By the sounds of it, the HP should be pretty close at least to the Play 3, which if the case would be an improvement on what we currently have. I think for us the returns start to diminish quite a bit.[/

All good, I'm sure the HP will definitely improve your current music experience.

If you are not fussed by voice control I would strongly recommend you check out the AudioPro though as they sound amazing and you can still use AM.

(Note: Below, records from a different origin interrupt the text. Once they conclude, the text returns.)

<file path="src/rtl/mips_core_pkg.sv">
// Shared core types and sizing for the rename stage and its neighbours.
package mips_core_pkg;
   localparam int PHYS_REG_COUNT = 64;
   localparam int CKPT_COUNT     = 4;
   localparam int ARCH_REG_COUNT = 32;
   typedef logic [5:0] PhysReg;
endpackage

</file>
<file path="src/rtl/rename_free_list.sv">
// Circular free list of physical registers; the head can be snapshotted and
// restored on mispredict while the tail keeps advancing independently.
module rename_free_list
   import mips_core_pkg::*;
(
   input  logic       clk,
   input  logic       rst,
   input  logic       pop_i,
   input  logic       push_i,
   input  PhysReg     push_data_i,
   input  logic       restore_i,
   input  logic [6:0] restore_head_i,
   output logic [6:0] head_o,
   output PhysReg     head_data_o,
   output logic [6:0] count_o
);
   PhysReg     slots_q [PHYS_REG_COUNT];
   logic [6:0] head_q, head_d;
   logic [6:0] tail_q, tail_d;

   always_comb begin
      head_d = head_q;
      tail_d = tail_q;
      if (restore_i) begin
         head_d = restore_head_i;
      end else if (pop_i) begin
         head_d = head_q + 7'd1;
      end else begin
         head_d = head_q;
      end
      if (push_i) begin
         tail_d = tail_q + 7'd1;
      end else begin
         tail_d = tail_q;
      end
   end

   // Upper slots start at zero; they are written by frees before ever being popped.
   always_ff @(posedge clk) begin
      if (rst) begin
         for (int i = 0; i < PHYS_REG_COUNT; i++) begin
            slots_q[i] <= (i < ARCH_REG_COUNT) ? PhysReg'(i + ARCH_REG_COUNT) : 6'd0;
         end
         head_q <= 7'd0;
         tail_q <= 7'd32;
      end else begin
         if (push_i) begin
            slots_q[tail_q[5:0]] <= push_data_i;
         end
         head_q <= head_d;
         tail_q <= tail_d;
      end
   end

   assign head_o      = head_q;
   assign head_data_o = slots_q[head_q[5:0]];
   assign count_o     = tail_q - head_q;
endmodule

</file>
<file path="src/rtl/rename_table.sv">
// Register rename: arch->phys map, physical ready bits, and per-branch
// checkpoints of map and free-list head for mispredict recovery.
module rename_table
   import mips_core_pkg::*;
#(
   parameter int N_PHYS = PHYS_REG_COUNT,
   parameter int N_CKPT = CKPT_COUNT
) (
   input  logic          clk,
   input  logic          rst,
   input  logic          rename_valid,
   input  logic [4:0]    rs_arch,
   input  logic [4:0]    rt_arch,
   input  logic [4:0]    rw_arch,
   input  logic          uses_rw,
   input  logic          is_cond_branch,
   output PhysReg        rs_phys,
   output PhysReg        rt_phys,
   output PhysReg        rw_phys,
   output PhysReg        rw_phys_old,
   output logic          stall,
   output logic [63:0]   ready_bits,
   input  logic          wb_valid,
   input  PhysReg        wb_phys,
   input  logic          free_valid,
   input  PhysReg        free_phys,
   input  logic          recover,
   input  logic [1:0]    recover_entry,
   input  logic          ckpt_release
);
   PhysReg      map_q [ARCH_REG_COUNT];
   PhysReg      map_d [ARCH_REG_COUNT];
   PhysReg      ckpt_map_q [N_CKPT][ARCH_REG_COUNT];
   logic [6:0]  ckpt_fhead_q [N_CKPT];
   logic [1:0]  ckpt_head_q, ckpt_head_d;
   logic [1:0]  ckpt_tail_q, ckpt_tail_d;
   logic [2:0]  ckpt_count_q, ckpt_count_d;
   logic [63:0] ready_q, ready_d;

   logic        alloc_req_s, do_rename_s, do_alloc_s, take_ckpt_s, release_s, push_s;
   logic [6:0]  fl_head_s, fl_count_s;
   PhysReg      fl_head_data_s;

   rename_free_list u_free_list (
      .clk            (clk),
      .rst            (rst),
      .pop_i          (do_alloc_s),
      .push_i         (push_s),
      .push_data_i    (free_phys),
      .restore_i      (recover),
      .restore_head_i (ckpt_fhead_q[recover_entry]),
      .head_o         (fl_head_s),
      .head_data_o    (fl_head_data_s),
      .count_o        (fl_count_s)
   );

   always_comb begin
      alloc_req_s = uses_rw && (rw_arch != 5'd0);
      stall       = rename_valid && ((alloc_req_s && (fl_count_s == 7'd0)) ||
                                     (is_cond_branch && (ckpt_count_q == 3'(N_CKPT))));
      do_rename_s = rename_valid && !stall && !recover;
      do_alloc_s  = do_rename_s && alloc_req_s;
      take_ckpt_s = do_rename_s && is_cond_branch;
      release_s   = ckpt_release && (ckpt_count_q != 3'd0) && !recover;
      push_s      = free_valid && (free_phys != 6'd0);
      rs_phys     = map_q[rs_arch];
      rt_phys     = map_q[rt_arch];
      rw_phys     = alloc_req_s ? fl_head_data_s : 6'd0;
      rw_phys_old = alloc_req_s ? map_q[rw_arch] : 6'd0;
   end

   // map_d is the post-rename map; it is also what a branch checkpoint captures.
   always_comb begin
      map_d = map_q;
      if (recover) begin
         map_d = ckpt_map_q[recover_entry];
      end else if (do_alloc_s) begin
         map_d[rw_arch] = fl_head_data_s;
      end else begin
         map_d = map_q;
      end
      ready_d = ready_q;
      if (do_alloc_s) begin
         ready_d[fl_head_data_s] = 1'b0;
      end
      if (wb_valid) begin
         ready_d[wb_phys] = 1'b1;
      end
      ready_d[0] = 1'b1;
   end

   always_comb begin
      ckpt_head_d  = ckpt_head_q + {1'b0, release_s};
      ckpt_tail_d  = ckpt_tail_q + {1'b0, take_ckpt_s};
      ckpt_count_d = ckpt_count_q;
      if (recover) begin
         ckpt_tail_d  = recover_entry;
         ckpt_count_d = {1'b0, recover_entry - ckpt_head_q};
      end else begin
         case ({take_ckpt_s, release_s})
            2'b10:   ckpt_count_d = ckpt_count_q + 3'd1;
            2'b01:   ckpt_count_d = ckpt_count_q - 3'd1;
            default: ckpt_count_d = ckpt_count_q;
         endcase
      end
   end

   always_ff @(posedge clk) begin
      if (rst) begin
         for (int i = 0; i < ARCH_REG_COUNT; i++) begin
            map_q[i] <= PhysReg'(i);
         end
         for (int c = 0; c < N_CKPT; c++) begin
            for (int i = 0; i < ARCH_REG_COUNT; i++) begin
               ckpt_map_q[c][i] <= PhysReg'(i);
            end
            ckpt_fhead_q[c] <= 7'd0;
         end
         ready_q      <= 64'h0000_0000_FFFF_FFFF;
         ckpt_head_q  <= 2'd0;
         ckpt_tail_q  <= 2'd0;
         ckpt_count_q <= 3'd0;
      end else begin
         map_q <= map_d;
         if (take_ckpt_s) begin
            ckpt_map_q[ckpt_tail_q]   <= map_d;
            ckpt_fhead_q[ckpt_tail_q] <= fl_head_s + {6'd0, do_alloc_s};
         end
         ready_q      <= ready_d;
         ckpt_head_q  <= ckpt_head_d;
         ckpt_tail_q  <= ckpt_tail_d;
         ckpt_count_q <= ckpt_count_d;
      end
   end

   assign ready_bits = ready_q;
endmodule

</file>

In any case hope you find the perfect solution for you and do check back in if you get the HP and let us know how you get on.
 
If you have an Apple TV 4 or 4K try this exercise:

AirPlay any media that isn't an Apple app to your Apple TV. When it's playing on your Apple TV, take your Siri remote and say "Pause", and it will pause the AirPlay stream. While it's playing you can also say, "Rewind", "Fast Forward" and other playback keywords, and they will work. This will work for Spotify that is Airplayed, Youtube, etc. Thus reflecting that Siri on the Apple TV can control AirPlay streams. Try it on an app that is installed directly on the Apple TV too, and it will work also, reflecting that Apple TV's Siri has playback controls for Developer apps too.
We're talking past each other. You've been referring to Siri track control of files/URIs that have been manually navigated to and launched. That's the easy part.

I've been referring to using Siri to navigate to the files and URIs and launch them in the first place. That's the missing element, hence my analogy of a car without an accelerator. Again, if on the 9th I set up my HomePods and am able to say, "Play Taylor Swift on Spotify" like I can on an Echo, and a Swift track starts playing, I'll happily admit I was wrong.